Geography
- Location: 2250 26th Street, NW Owatonna, Minnesota, United States
- Coordinates: 44°06′43″N 93°15′04″W﻿ / ﻿44.11204°N 93.251°W

Organization
- Type: General

Services
- Emergency department: Level IV Trauma Center
- Beds: 39

History
- Opened: 1901

Links
- Website: www.allinahealth.org/owatonna-hospital/
- Lists: Hospitals in Minnesota

= Owatonna Hospital =

Owatonna Hospital is a non-profit regional medical center in Owatonna, Minnesota, United States that serves patients in and around Steele County, Minnesota. Owatonna Hospital provides a full range of inpatient, outpatient and emergency care services, as well as home and palliative care and hospice. It is owned by Allina Health System of Minneapolis.

==New location==
A new hospital opened in October 2009 at 2250 NW 26th Street in Owatonna, Minnesota.

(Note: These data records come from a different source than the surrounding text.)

==> src/rtl/ballot_sequencer.sv <==
// -----------------------------------------------------------------------------
// ballot_sequencer
//
// Per-voter ballot controller for the 4-candidate EVM. A presiding-officer
// ballot_issue pulse arms the booth for one vote. A single unambiguous
// candidate press is forwarded to the vote logger as a one-cycle one-hot
// strobe, after which the booth is locked for a confirmation period.
// Ambiguous (multi-button), cancelled or timed-out ballots are never forwarded.
//
// Optional feature macro: BALLOT_TIMEOUT_EN
//   defined   : an armed ballot expires after TIMEOUT_CYCLES cycles without a
//               vote and ballot_timeout pulses for one cycle.
//   undefined : no arm timer; the booth stays armed until a vote or mode=1.
//               ballot_timeout is tied low and TIMEOUT_CYCLES is unused.
//
// Parameters:
//   TIMEOUT_CYCLES  max armed cycles without a vote (>= 2)
//   CONFIRM_CYCLES  post-vote lockout length (>= 1)
//
// Ports:
//   clock            in   rising-edge clock
//   reset            in   synchronous, active-high reset
//   mode             in   0 = voting, 1 = result display
//   ballot_issue     in   one-cycle arm pulse from the officer console
//   candidate_press  in   [3:0] one-cycle press pulses, bit i = candidate i+1
//   vote_strobe      out  [3:0] registered one-hot, one cycle per accepted vote
//   ballot_ready     out  high while ARMED
//   confirm_led      out  high while CONFIRM
//   ballot_timeout   out  one-cycle pulse when an armed ballot expires
//   ballots_cast     out  [7:0] accepted votes, saturates at 255
//   rejected_count   out  [7:0] multi-press rejections, saturates at 255
// -----------------------------------------------------------------------------
module ballot_sequencer #(
  parameter int TIMEOUT_CYCLES = 1000,
  parameter int CONFIRM_CYCLES = 50
) (
  input  logic       clock,
  input  logic       reset,
  input  logic       mode,
  input  logic       ballot_issue,
  input  logic [3:0] candidate_press,
  output logic [3:0] vote_strobe,
  output logic       ballot_ready,
  output logic       confirm_led,
  output logic       ballot_timeout,
  output logic [7:0] ballots_cast,
  output logic [7:0] rejected_count
);

  typedef enum logic [1:0] {
    ST_IDLE,
    ST_ARMED,
    ST_CONFIRM
  } state_t;

  localparam int CW = (CONFIRM_CYCLES > 1) ? $clog2(CONFIRM_CYCLES) : 1;
  localparam logic [CW-1:0] CONFIRM_LAST = CW'(CONFIRM_CYCLES - 1);

`ifdef BALLOT_TIMEOUT_EN
  localparam int TW = (TIMEOUT_CYCLES > 1) ? $clog2(TIMEOUT_CYCLES) : 1;
  localparam logic [TW-1:0] TIMEOUT_LAST = TW'(TIMEOUT_CYCLES - 1);

  logic [TW-1:0] r_arm_timer;
  logic          r_timeout;
`endif

  state_t        r_state;
  logic [CW-1:0] r_confirm_timer;
  logic [3:0]    r_vote_strobe;
  logic [7:0]    r_ballots_cast;
  logic [7:0]    r_rejected_count;

  // x & (x-1) clears the lowest set bit: non-zero means two or more presses.
  logic [3:0] w_press_minus1;
  logic       w_multi_press;
  logic       w_single_press;

  assign w_press_minus1 = candidate_press - 4'd1;
  assign w_multi_press  = (candidate_press & w_press_minus1) != 4'd0;
  assign w_single_press = (candidate_press != 4'd0) && !w_multi_press;

  always_ff @(posedge clock) begin
    // NOTE: every state register uses <= so all of them update from the values
    // sampled at the same edge; = here would leak new values into later lines.
    if (reset) begin
      r_state          <= ST_IDLE;
      r_confirm_timer  <= '0;
      r_vote_strobe    <= 4'd0;
      r_ballots_cast   <= 8'd0;
      r_rejected_count <= 8'd0;
`ifdef BALLOT_TIMEOUT_EN
      r_arm_timer      <= '0;
      r_timeout        <= 1'b0;
`endif
    end else begin
      // Strobe and timeout are single-cycle pulses unless reloaded below.
      r_vote_strobe <= 4'd0;
`ifdef BALLOT_TIMEOUT_EN
      r_timeout     <= 1'b0;
`endif
      case (r_state)
        ST_IDLE: begin
          if (!mode && ballot_issue) begin
            r_state <= ST_ARMED;
`ifdef BALLOT_TIMEOUT_EN
            r_arm_timer <= '0;
`endif
          end
        end

        ST_ARMED: begin
          if (mode) begin
            // Cancel beats a simultaneous press.
            r_state <= ST_IDLE;
          end else if (w_single_press) begin
            // A press on the last armed cycle still wins over the timeout.
            r_vote_strobe   <= candidate_press;
            r_state         <= ST_CONFIRM;
            r_confirm_timer <= '0;
            if (r_ballots_cast != 8'hFF) r_ballots_cast <= r_ballots_cast + 8'd1;
          end else if (w_multi_press) begin
            if (r_rejected_count != 8'hFF) r_rejected_count <= r_rejected_count + 8'd1;
`ifdef BALLOT_TIMEOUT_EN
            // Hold at the last count so the expiry fires on the next idle cycle
            // instead of wrapping past it.
            if (r_arm_timer != TIMEOUT_LAST) r_arm_timer <= r_arm_timer + TW'(1);
`endif
          end
`ifdef BALLOT_TIMEOUT_EN
          else if (r_arm_timer == TIMEOUT_LAST) begin
            r_state   <= ST_IDLE;
            r_timeout <= 1'b1;
          end else begin
            r_arm_timer <= r_arm_timer + TW'(1);
          end
`endif
        end

        ST_CONFIRM: begin
          // Inputs are ignored so a logged vote always completes its lockout.
          if (r_confirm_timer == CONFIRM_LAST) begin
            r_state <= ST_IDLE;
          end else begin
            r_confirm_timer <= r_confirm_timer + CW'(1);
          end
        end

        default: r_state <= ST_IDLE;
      endcase
    end
  end

  assign vote_strobe    = r_vote_strobe;
  assign ballot_ready   = (r_state == ST_ARMED);
  assign confirm_led    = (r_state == ST_CONFIRM);
  assign ballots_cast   = r_ballots_cast;
  assign rejected_count = r_rejected_count;
`ifdef BALLOT_TIMEOUT_EN
  assign ballot_timeout = r_timeout;
`else
  assign ballot_timeout = 1'b0;
`endif

endmodule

The hospital adjoins with Mayo Clinic Health System - Owatonna, to create one multi-faceted health care campus.
The former location was 903 S. Oak Ave. in Owatonna, Minnesota.

==Facts==
Currently Owatonna Hospital has:
- 77 licensed hospital beds
- 350 employees
- Owatonna Clinic-Mayo Health System practicing physicians

In 2007 Owatonna Hospital had:
- 2,653 inpatient admissions
- 592 births
- 31,803 outpatient visits
- 15000 emergency department visits
- 6,399 surgeries

==Accreditation==
Owatonna Hospital is accredited by the Joint Commission on Accreditation of Healthcare Organizations (JCAHO)

==Collective bargaining==
Some service workers at the hospital are represented by the Service Employees International Union.